EXERCISE:
Range to output from the entries below: the line containing "export IMPL_p_clk_share_pct=43.9" through the line containing "export IMPL_drtIter0Drc=691". Set it down exactly, ends included, nothing else.

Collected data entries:
--- config.mk ---
export PLATFORM = sky130hd
export DESIGN_NAME = vic_top
export DESIGN_NICKNAME = d
export VERILOG_FILES = /design/src/include/vic_pkg.sv /design/src/vic_top.sv
export VERILOG_INCLUDE_DIRS = /design/src /design/src/include
export SDC_FILE = /design/constraint.sdc
export NUM_CORES = 1
export LEC_CHECK = 0
export BUFFER_PORTS_ARGS = -buffer_cell sky130_fd_sc_hd__clkbuf_2
export CORE_ASPECT_RATIO = 1.5
export CORE_MARGIN = 2
export CORE_UTILIZATION = 45
export DETAILED_ROUTE_END_ITERATION = 7
export PLACE_DENSITY = 0.68
export SLEW_MARGIN = 15
export SYNTH_ARGS = -nofsm -noshare
export SYNTH_HDL_FRONTEND = slang
export SYNTH_SLANG_ARGS = --single-unit
export TNS_END_PERCENT = 1
--- constraint.sdc ---
create_clock -name MCLK -period 122.5 [get_ports MCLK]
set_input_delay 6.125 -clock MCLK [delete_from_list [all_inputs] [get_ports MCLK]]
set_output_delay 6.125 -clock MCLK [all_outputs]
set_load 0.01 [all_outputs]
[config.mk]
export PLATFORM = sky130hd
export DESIGN_NAME = otp_seq
export DESIGN_NICKNAME = d
export VERILOG_FILES = /design/src/include/otp_seq_pkg.sv /design/src/logic/otp_seq.sv
export SDC_FILE = /design/constraint.sdc
export NUM_CORES = 1
export LEC_CHECK = 0
export BUFFER_PORTS_ARGS = -buffer_cell sky130_fd_sc_hd__buf_2
export CAP_MARGIN = 20
export CORE_MARGIN = 2
export CORE_UTILIZATION = 35
export CTS_BUF_LIST = sky130_fd_sc_hd__clkbuf_2 sky130_fd_sc_hd__clkbuf_4 sky130_fd_sc_hd__clkbuf_8
export DETAILED_ROUTE_END_ITERATION = 16
export PLACE_DENSITY = 0.52
export SYNTH_ARGS = -nofsm -noshare
export SYNTH_HDL_FRONTEND = slang
export SYNTH_SLANG_ARGS = --single-unit
[constraint.sdc]
create_clock -name clk_sys -period 32.9 [get_ports clk_sys]
set_clock_uncertainty 0.2 [all_clocks]
set_input_delay 6.58 -clock clk_sys [delete_from_list [all_inputs] [get_ports clk_sys]]
set_output_delay 6.58 -clock clk_sys [all_outputs]
set_load 0.02 [all_outputs]
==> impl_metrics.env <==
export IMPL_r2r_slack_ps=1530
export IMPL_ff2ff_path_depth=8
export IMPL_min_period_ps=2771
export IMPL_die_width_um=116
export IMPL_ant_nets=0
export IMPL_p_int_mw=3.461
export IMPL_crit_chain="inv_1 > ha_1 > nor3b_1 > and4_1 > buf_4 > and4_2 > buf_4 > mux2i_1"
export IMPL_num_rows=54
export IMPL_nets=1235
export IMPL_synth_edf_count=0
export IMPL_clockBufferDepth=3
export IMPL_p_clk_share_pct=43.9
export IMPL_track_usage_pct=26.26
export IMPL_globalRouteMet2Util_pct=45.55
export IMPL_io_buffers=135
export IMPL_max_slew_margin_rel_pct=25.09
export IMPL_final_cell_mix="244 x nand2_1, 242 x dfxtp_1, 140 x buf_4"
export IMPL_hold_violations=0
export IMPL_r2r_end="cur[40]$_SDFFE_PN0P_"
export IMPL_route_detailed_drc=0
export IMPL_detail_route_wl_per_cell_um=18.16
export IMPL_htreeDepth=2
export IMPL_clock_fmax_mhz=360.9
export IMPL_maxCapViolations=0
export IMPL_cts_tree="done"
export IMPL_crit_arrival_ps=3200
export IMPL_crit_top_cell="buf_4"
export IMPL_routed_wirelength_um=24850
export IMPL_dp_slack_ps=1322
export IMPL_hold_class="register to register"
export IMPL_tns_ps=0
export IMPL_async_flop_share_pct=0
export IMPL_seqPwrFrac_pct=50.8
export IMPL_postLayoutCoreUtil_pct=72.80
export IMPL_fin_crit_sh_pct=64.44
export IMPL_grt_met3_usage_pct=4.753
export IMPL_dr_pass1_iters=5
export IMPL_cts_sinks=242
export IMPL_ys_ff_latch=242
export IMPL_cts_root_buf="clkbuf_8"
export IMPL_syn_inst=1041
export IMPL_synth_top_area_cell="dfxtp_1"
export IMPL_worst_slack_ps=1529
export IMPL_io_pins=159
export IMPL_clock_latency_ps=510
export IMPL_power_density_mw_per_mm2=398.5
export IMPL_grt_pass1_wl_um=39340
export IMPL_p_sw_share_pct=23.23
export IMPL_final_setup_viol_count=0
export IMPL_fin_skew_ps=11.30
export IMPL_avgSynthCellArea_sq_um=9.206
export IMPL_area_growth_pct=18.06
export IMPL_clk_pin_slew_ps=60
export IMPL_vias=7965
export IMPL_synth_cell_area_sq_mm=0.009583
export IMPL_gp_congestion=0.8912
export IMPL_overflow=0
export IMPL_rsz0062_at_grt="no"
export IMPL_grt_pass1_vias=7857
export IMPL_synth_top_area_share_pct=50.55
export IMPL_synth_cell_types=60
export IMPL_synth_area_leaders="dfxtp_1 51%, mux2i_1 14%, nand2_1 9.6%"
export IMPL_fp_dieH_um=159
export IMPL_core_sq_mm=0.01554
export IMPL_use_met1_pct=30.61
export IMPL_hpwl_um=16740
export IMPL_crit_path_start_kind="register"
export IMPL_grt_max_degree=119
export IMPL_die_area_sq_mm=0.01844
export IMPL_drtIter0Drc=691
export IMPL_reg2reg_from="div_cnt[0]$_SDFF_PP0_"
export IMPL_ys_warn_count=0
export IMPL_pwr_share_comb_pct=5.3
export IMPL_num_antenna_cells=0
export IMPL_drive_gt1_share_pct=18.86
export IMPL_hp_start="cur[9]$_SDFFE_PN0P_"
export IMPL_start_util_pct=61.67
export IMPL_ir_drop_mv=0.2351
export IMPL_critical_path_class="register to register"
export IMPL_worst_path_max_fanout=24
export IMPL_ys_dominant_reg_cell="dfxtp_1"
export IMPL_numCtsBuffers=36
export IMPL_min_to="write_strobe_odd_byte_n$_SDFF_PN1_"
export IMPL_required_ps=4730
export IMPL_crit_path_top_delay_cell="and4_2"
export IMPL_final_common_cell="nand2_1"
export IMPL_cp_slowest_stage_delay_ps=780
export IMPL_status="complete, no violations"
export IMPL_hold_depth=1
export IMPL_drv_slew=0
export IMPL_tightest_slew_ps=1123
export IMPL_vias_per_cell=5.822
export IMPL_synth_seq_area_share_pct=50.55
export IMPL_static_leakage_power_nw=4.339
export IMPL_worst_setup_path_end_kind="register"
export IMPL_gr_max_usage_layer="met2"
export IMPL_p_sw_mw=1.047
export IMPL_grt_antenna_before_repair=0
`src/hdl/usart_consts.vh`:
```
// constants for the serial transceiver configuration block
// assumes an 8-bit register port with 3-bit word offsets
`ifndef USART_CONSTS_VH
`define USART_CONSTS_VH

// register offsets
`define OFS_DATA    3'h0
`define OFS_STATUS  3'h1
`define OFS_INTERRUPT_LEVEL_CONTROL   3'h3
`define OFS_ENABLE_AND_OPTION_CONTROL   3'h4
`define OFS_FRAME_FORMAT_CONTROL   3'h5
`define OFS_BAUDL   3'h6
`define OFS_BAUDH   3'h7

// reset values
`define STATUS_RST  8'h20
`define FRAME_FORMAT_CONTROL_RST   8'h06
`define ZERO8       8'h00

// enable_and_option_control fields
`define CB_RXEN     4
`define CB_TXEN     3
`define CB_DOUBLE   2
`define CB_MULTIPROC_ADDRESS_FILTER     1
`define CB_TX9      0

// frame_format_control fields
`define CC_MODE     7:6
`define CC_PAR_EN   5
`define CC_PAR_ODD  4
`define CC_STOP     3
`define CC_SIZE     2:0
`define CC_ORDER    2
`define CC_PHASE    1

// status fields
`define ST_RXC      7
`define ST_TXC      6

// communication modes
`define MODE_ASYNC  2'h0
`define MODE_SYNC   2'h1
`define MODE_INFRA  2'h2
`define MODE_SPI    2'h3

// character size codes
`define SIZE_5      3'h0
`define SIZE_6      3'h1
`define SIZE_7      3'h2
`define SIZE_8      3'h3
`define SIZE_9      3'h7

// timing: ticks per bit and fixed point baud counter (1/128 cycle units)
`define OS_NORMAL   5'h10
`define OS_DOUBLE   5'h08
`define SYNC_TICKS  5'h02
`define FRAC_ONE    27'h0000080
`define FRAC_SHIFT  4'h7

`endif

```
`src/hdl/usart_frame_and_baud_config.v`:
```
// serial transceiver: register port, baud generator, frame transmitter and receiver
// assumes one clock mclk, rxd asynchronous to it, register strobes synchronous to mclk
//
// Overview of operation
// async double speed: divide by 8
// double speed ignored in synchronous mode
// software keeps double speed off in infrared
// address filter drops frames without address
// ninth tx bit latched with data write
// mode field: async, sync, infrared, spi
// parity field: off, even, odd
// transmitter appends computed parity bit
// receiver checks parity, flags mismatch
// stop selector one/two, transmit only
// character size five to nine bits
// spi bit order lsb or msb first
// software keeps bit order during transfers
// spi clock phase picks sampling edge
// spi ignores parity, stop, speed, filter, ninth
// baud select twelve bits, two registers
// low baud write reloads prescaler
// software keeps baud steady while active
// scale is signed, minus eight reserved
// positive scale prescales, negative fractional
// short characters: upper bits zero
// received ninth bit shown in status
// high baud write alone does not reload
`timescale 1ns/1ns
`include "usart_consts.vh"

module usart_frame_and_baud_config (
    input  wire       mclk,
    input  wire       rstn,
    input  wire [2:0] addr,
    input  wire [7:0] wdata,
    input  wire       wr_stb,
    input  wire       rd_stb,
    output reg  [7:0] rdata,
    input  wire       rxd,
    output reg        txd,
    output reg        xck,
    output reg        xck_oe
);

////////////////////////////////////////////////////////////////////////////////
// reset release and pin synchronisers

reg rst_m_r;
reg rst_s_r;
reg rxd_m_r;
reg rxd_s_r;
reg rxd_d_r;

always @(posedge mclk or negedge rstn) begin
    if (!rstn) begin
        rst_m_r <= 1'b0;
        rst_s_r <= 1'b0;
    end else begin
        rst_m_r <= 1'b1;
        rst_s_r <= rst_m_r;
    end
end

always @(posedge mclk or negedge rst_s_r) begin
    if (!rst_s_r) begin
        rxd_m_r <= 1'b1;
        rxd_s_r <= 1'b1;
        rxd_d_r <= 1'b1;
    end else begin
        rxd_m_r <= rxd;
        rxd_s_r <= rxd_m_r;
        rxd_d_r <= rxd_s_r;
    end
end

////////////////////////////////////////////////////////////////////////////////
// configuration decode

reg  [5:0]  interrupt_level_control_r;
reg  [4:0]  enable_and_option_control_r;
reg  [7:0]  frame_format_control_r;
reg  [7:0]  baudl_r;
reg  [7:0]  baudh_r;
reg  [11:0] act_baud_select_r;
reg  [3:0]  act_scale_r;

wire [1:0] mode     = frame_format_control_r[`CC_MODE];
wire       is_spi   = (mode == `MODE_SPI);
wire       clocked  = is_spi | (mode == `MODE_SYNC);
wire       dbl      = enable_and_option_control_r[`CB_DOUBLE] & ~clocked;
wire [4:0] bit_ticks = clocked ? `SYNC_TICKS : (dbl ? `OS_DOUBLE : `OS_NORMAL);
wire       par_en   = ~is_spi & frame_format_control_r[`CC_PAR_EN];
wire       odd      = frame_format_control_r[`CC_PAR_ODD];
wire       two_stop = ~is_spi & frame_format_control_r[`CC_STOP];
wire       multiproc_address_filter     = ~is_spi & enable_and_option_control_r[`CB_MULTIPROC_ADDRESS_FILTER];
wire       order    = frame_format_control_r[`CC_ORDER];
wire       phase    = frame_format_control_r[`CC_PHASE];
wire       rxen     = enable_and_option_control_r[`CB_RXEN];
wire       txen     = enable_and_option_control_r[`CB_TXEN];

function [3:0] nbits_of;
    input [2:0] c;
    begin
        case (c)
            `SIZE_5: nbits_of = 4'h5;
            `SIZE_6: nbits_of = 4'h6;
            `SIZE_7: nbits_of = 4'h7;
            `SIZE_9: nbits_of = 4'h9;
            default: nbits_of = 4'h8;
        endcase
    end
endfunction

wire [3:0] n_cfg = is_spi ? 4'h8 : nbits_of(frame_format_control_r[`CC_SIZE]);

////////////////////////////////////////////////////////////////////////////////
// baud generator: down counter in 1/128 cycle units

function [26:0] reload_of;
    input [11:0] b;
    input [3:0]  s;
    reg   [2:0]  m;
    begin
        m = s[3] ? (~s[2:0] + 3'h1) : s[2:0];
        if (s[3])
            reload_of = ({15'h0, b} << (`FRAC_SHIFT - {1'b0, m})) + `FRAC_ONE;
        else
            reload_of = ({15'h0, b} + 27'h1) << ({1'b0, m} + `FRAC_SHIFT);
    end
endfunction

reg  [26:0] baud_cnt_r;
wire        tick   = (baud_cnt_r <= `FRAC_ONE);
wire [26:0] reload = reload_of(act_baud_select_r, act_scale_r);

wire wr_data  = wr_stb & (addr == `OFS_DATA);
wire wr_stat  = wr_stb & (addr == `OFS_STATUS);
wire wr_baudl = wr_stb & (addr == `OFS_BAUDL);
wire rd_data  = rd_stb & (addr == `OFS_DATA);

always @(posedge mclk or negedge rst_s_r) begin
    if (!rst_s_r)
        baud_cnt_r <= `FRAC_ONE;
    else if (wr_baudl)
        baud_cnt_r <= reload_of({baudh_r[3:0], wdata}, baudh_r[7:4]);
    else if (tick)
        baud_cnt_r <= baud_cnt_r + reload - `FRAC_ONE;
    else
        baud_cnt_r <= baud_cnt_r - `FRAC_ONE;
end

////////////////////////////////////////////////////////////////////////////////
// transmitter

reg  [8:0]  tx_hold_r;
reg         dre_r;
reg         txc_r;
reg         tx_busy_r;
reg  [12:0] tx_frame_r;
reg  [3:0]  tx_left_r;
reg  [4:0]  tx_tcnt_r;
reg  [7:0]  spi_rx_r;
reg  [12:0] frm;
reg  [8:0]  dat;
reg  [3:0]  len;
integer     i;

always @* begin
    frm = 13'h1fff;
    dat = 9'h000;
    len = 4'h8;
    for (i = 0; i < 9; i = i + 1)
        if (i < n_cfg)
            dat[i] = tx_hold_r[i];
    if (is_spi) begin
        for (i = 0; i < 8; i = i + 1)
            frm[i] = order ? tx_hold_r[i] : tx_hold_r[7-i];
    end else begin
        frm[0] = 1'b0;
        for (i = 0; i < 9; i = i + 1)
            if (i < n_cfg)
                frm[i+1] = dat[i];
        if (par_en)
            frm[n_cfg+4'h1] = ^dat ^ odd;
        len = 4'h2 + n_cfg + {3'h0, par_en} + {3'h0, two_stop};
    end
end

wire tx_load    = txen & ~dre_r & ~tx_busy_r;
wire bit_end    = tick & tx_busy_r & (tx_tcnt_r == bit_ticks - 5'h1);
wire tx_done    = bit_end & (tx_left_r == 4'h1);
wire mid_strobe = tick & tx_busy_r & clocked & (tx_tcnt_r == 5'h0);
wire [3:0] spi_k = order ? (4'h8 - tx_left_r) : (tx_left_r - 4'h1);

always @(posedge mclk or negedge rst_s_r) begin
    if (!rst_s_r) begin
        tx_hold_r  <= 9'h000;
        dre_r      <= 1'b1;
        txc_r      <= 1'b0;
        tx_busy_r  <= 1'b0;
        tx_frame_r <= 13'h1fff;
        tx_left_r  <= 4'h0;
        tx_tcnt_r  <= 5'h0;
        spi_rx_r   <= 8'h00;
        txd        <= 1'b1;
        xck        <= 1'b0;
        xck_oe     <= 1'b0;
    end else begin
        xck_oe <= clocked;
        if (wr_data && dre_r) begin
            tx_hold_r <= {enable_and_option_control_r[`CB_TX9], wdata};
            dre_r     <= 1'b0;
        end
        if (wr_stat && wdata[`ST_TXC])
            txc_r <= 1'b0;
        if (tx_load) begin
            dre_r      <= 1'b1;
            tx_busy_r  <= 1'b1;
            tx_frame_r <= frm;
            tx_left_r  <= len;
            tx_tcnt_r  <= 5'h0;
            txd        <= frm[0];
            xck        <= is_spi & phase;
        end else if (tx_busy_r && tick) begin
            if (mid_strobe && is_spi)
                spi_rx_r[spi_k[2:0]] <= rxd_s_r;
            if (bit_end) begin
                tx_tcnt_r  <= 5'h0;
                tx_frame_r <= {1'b1, tx_frame_r[12:1]};
                tx_left_r  <= tx_left_r - 4'h1;
                if (tx_done) begin
                    tx_busy_r <= 1'b0;
                    txd       <= 1'b1;
                    xck       <= 1'b0;
                    if (dre_r)
                        txc_r <= 1'b1;
                end else begin
                    txd <= tx_frame_r[1];
                    xck <= is_spi & phase;
                end
            end else begin
                tx_tcnt_r <= tx_tcnt_r + 5'h1;
                if (clocked)
                    xck <= ~(is_spi & phase);
            end
        end
    end
end

////////////////////////////////////////////////////////////////////////////////
// receiver

reg        rx_act_r;
reg  [3:0] rx_pos_r;
reg  [4:0] rx_tcnt_r;
reg  [8:0] rx_shift_r;
reg        rx_par_r;
reg  [8:0] rx_buf_r;
reg        rxc_r;
reg        ferr_r;
reg        parity_error_flag_r;
reg        ovf_r;

wire samp = is_spi ? 1'b0 :
            clocked ? (mid_strobe & (rx_act_r | ~rxd_s_r)) :
            (tick & rx_act_r & (rx_tcnt_r == 5'h1));
wire [3:0] stop_pos = n_cfg + 4'h1 + {3'h0, par_en};
wire fin       = samp & rx_act_r & (rx_pos_r == stop_pos);
wire addr_bit  = (n_cfg == 4'h9) ? rx_shift_r[8] : rxd_s_r;
wire rx_parity_error_flag_c = par_en & (^rx_shift_r ^ rx_par_r ^ odd);
wire del       = (fin & ~(multiproc_address_filter & ~addr_bit)) | (is_spi & tx_done);
wire [8:0] del_word = is_spi ? {1'b0, spi_rx_r} : rx_shift_r;

always @(posedge mclk or negedge rst_s_r) begin
    if (!rst_s_r) begin
        rx_act_r   <= 1'b0;
        rx_pos_r   <= 4'h0;
        rx_tcnt_r  <= 5'h0;
        rx_shift_r <= 9'h000;
        rx_par_r   <= 1'b0;
        rx_buf_r   <= 9'h000;
        rxc_r      <= 1'b0;
        ferr_r     <= 1'b0;
        parity_error_flag_r     <= 1'b0;
        ovf_r      <= 1'b0;
    end else if (!rxen) begin
        rx_act_r <= 1'b0;
        rxc_r    <= 1'b0;
        ferr_r   <= 1'b0;
        parity_error_flag_r   <= 1'b0;
        ovf_r    <= 1'b0;
    end else begin
        if (rd_data) begin
            rxc_r  <= 1'b0;
            ferr_r <= 1'b0;
            parity_error_flag_r <= 1'b0;
            ovf_r  <= 1'b0;
        end
        if (wr_stat && wdata[`ST_RXC])
            rxc_r <= 1'b0;
        if (!clocked && !rx_act_r && rxd_d_r && !rxd_s_r) begin
            rx_act_r  <= 1'b1;
            rx_pos_r  <= 4'h0;
            rx_tcnt_r <= bit_ticks >> 1;
        end else if (!clocked && rx_act_r && tick)
            rx_tcnt_r <= (rx_tcnt_r == 5'h1) ? bit_ticks : rx_tcnt_r - 5'h1;
        if (samp) begin
            if (rx_pos_r == 4'h0) begin
                rx_act_r   <= ~rxd_s_r;
                rx_pos_r   <= 4'h1;
                rx_shift_r <= 9'h000;
            end else if (rx_pos_r <= n_cfg) begin
                rx_shift_r[rx_pos_r - 4'h1] <= rxd_s_r;
                rx_pos_r <= rx_pos_r + 4'h1;
            end else if (!fin) begin
                rx_par_r <= rxd_s_r;
                rx_pos_r <= rx_pos_r + 4'h1;
            end else
                rx_act_r <= 1'b0;
        end
        if (del) begin
            if (rxc_r && !rd_data)
                ovf_r <= 1'b1;
            else begin
                rx_buf_r <= del_word;
                rxc_r    <= 1'b1;
                ferr_r   <= ~is_spi & ~rxd_s_r;
                parity_error_flag_r   <= ~is_spi & rx_parity_error_flag_c;
            end
        end
    end
end

////////////////////////////////////////////////////////////////////////////////
// register port

wire [7:0] status = {rxc_r, txc_r, dre_r,
                     ~is_spi & ferr_r, ~is_spi & ovf_r, ~is_spi & parity_error_flag_r,
                     1'b0, ~is_spi & rx_buf_r[8]};

always @(posedge mclk or negedge rst_s_r) begin
    if (!rst_s_r) begin
        interrupt_level_control_r     <= 6'h00;
        enable_and_option_control_r     <= 5'h00;
        frame_format_control_r     <= `FRAME_FORMAT_CONTROL_RST;
        baudl_r     <= `ZERO8;
        baudh_r     <= `ZERO8;
        act_baud_select_r  <= 12'h000;
        act_scale_r <= 4'h0;
        rdata       <= `ZERO8;
    end else begin
        if (wr_stb) begin
            case (addr)
                `OFS_INTERRUPT_LEVEL_CONTROL: interrupt_level_control_r <= wdata[5:0];
                `OFS_ENABLE_AND_OPTION_CONTROL: enable_and_option_control_r <= wdata[4:0];
                `OFS_FRAME_FORMAT_CONTROL: frame_format_control_r <= wdata;
                `OFS_BAUDL: begin
                    baudl_r     <= wdata;
                    act_baud_select_r  <= {baudh_r[3:0], wdata};
                    act_scale_r <= baudh_r[7:4];
                end
                `OFS_BAUDH: baudh_r <= wdata;
                default: ;
            endcase
        end
        if (rd_stb) begin
            case (addr)
                `OFS_DATA:   rdata <= rx_buf_r[7:0];
                `OFS_STATUS: rdata <= status;
                `OFS_INTERRUPT_LEVEL_CONTROL:  rdata <= {2'h0, interrupt_level_control_r};
                `OFS_ENABLE_AND_OPTION_CONTROL:  rdata <= {3'h0, enable_and_option_control_r};
                `OFS_FRAME_FORMAT_CONTROL:  rdata <= frame_format_control_r;
                `OFS_BAUDL:  rdata <= baudl_r;
                `OFS_BAUDH:  rdata <= baudh_r;
                default:     rdata <= `ZERO8;
            endcase
        end else
            rdata <= `ZERO8;
    end
end

endmodule // usart_frame_and_baud_config

```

RESULT FOR THIS TASK:
export IMPL_p_clk_share_pct=43.9
export IMPL_track_usage_pct=26.26
export IMPL_globalRouteMet2Util_pct=45.55
export IMPL_io_buffers=135
export IMPL_max_slew_margin_rel_pct=25.09
export IMPL_final_cell_mix="244 x nand2_1, 242 x dfxtp_1, 140 x buf_4"
export IMPL_hold_violations=0
export IMPL_r2r_end="cur[40]$_SDFFE_PN0P_"
export IMPL_route_detailed_drc=0
export IMPL_detail_route_wl_per_cell_um=18.16
export IMPL_htreeDepth=2
export IMPL_clock_fmax_mhz=360.9
export IMPL_maxCapViolations=0
export IMPL_cts_tree="done"
export IMPL_crit_arrival_ps=3200
export IMPL_crit_top_cell="buf_4"
export IMPL_routed_wirelength_um=24850
export IMPL_dp_slack_ps=1322
export IMPL_hold_class="register to register"
export IMPL_tns_ps=0
export IMPL_async_flop_share_pct=0
export IMPL_seqPwrFrac_pct=50.8
export IMPL_postLayoutCoreUtil_pct=72.80
export IMPL_fin_crit_sh_pct=64.44
export IMPL_grt_met3_usage_pct=4.753
export IMPL_dr_pass1_iters=5
export IMPL_cts_sinks=242
export IMPL_ys_ff_latch=242
export IMPL_cts_root_buf="clkbuf_8"
export IMPL_syn_inst=1041
export IMPL_synth_top_area_cell="dfxtp_1"
export IMPL_worst_slack_ps=1529
export IMPL_io_pins=159
export IMPL_clock_latency_ps=510
export IMPL_power_density_mw_per_mm2=398.5
export IMPL_grt_pass1_wl_um=39340
export IMPL_p_sw_share_pct=23.23
export IMPL_final_setup_viol_count=0
export IMPL_fin_skew_ps=11.30
export IMPL_avgSynthCellArea_sq_um=9.206
export IMPL_area_growth_pct=18.06
export IMPL_clk_pin_slew_ps=60
export IMPL_vias=7965
export IMPL_synth_cell_area_sq_mm=0.009583
export IMPL_gp_congestion=0.8912
export IMPL_overflow=0
export IMPL_rsz0062_at_grt="no"
export IMPL_grt_pass1_vias=7857
export IMPL_synth_top_area_share_pct=50.55
export IMPL_synth_cell_types=60
export IMPL_synth_area_leaders="dfxtp_1 51%, mux2i_1 14%, nand2_1 9.6%"
export IMPL_fp_dieH_um=159
export IMPL_core_sq_mm=0.01554
export IMPL_use_met1_pct=30.61
export IMPL_hpwl_um=16740
export IMPL_crit_path_start_kind="register"
export IMPL_grt_max_degree=119
export IMPL_die_area_sq_mm=0.01844
export IMPL_drtIter0Drc=691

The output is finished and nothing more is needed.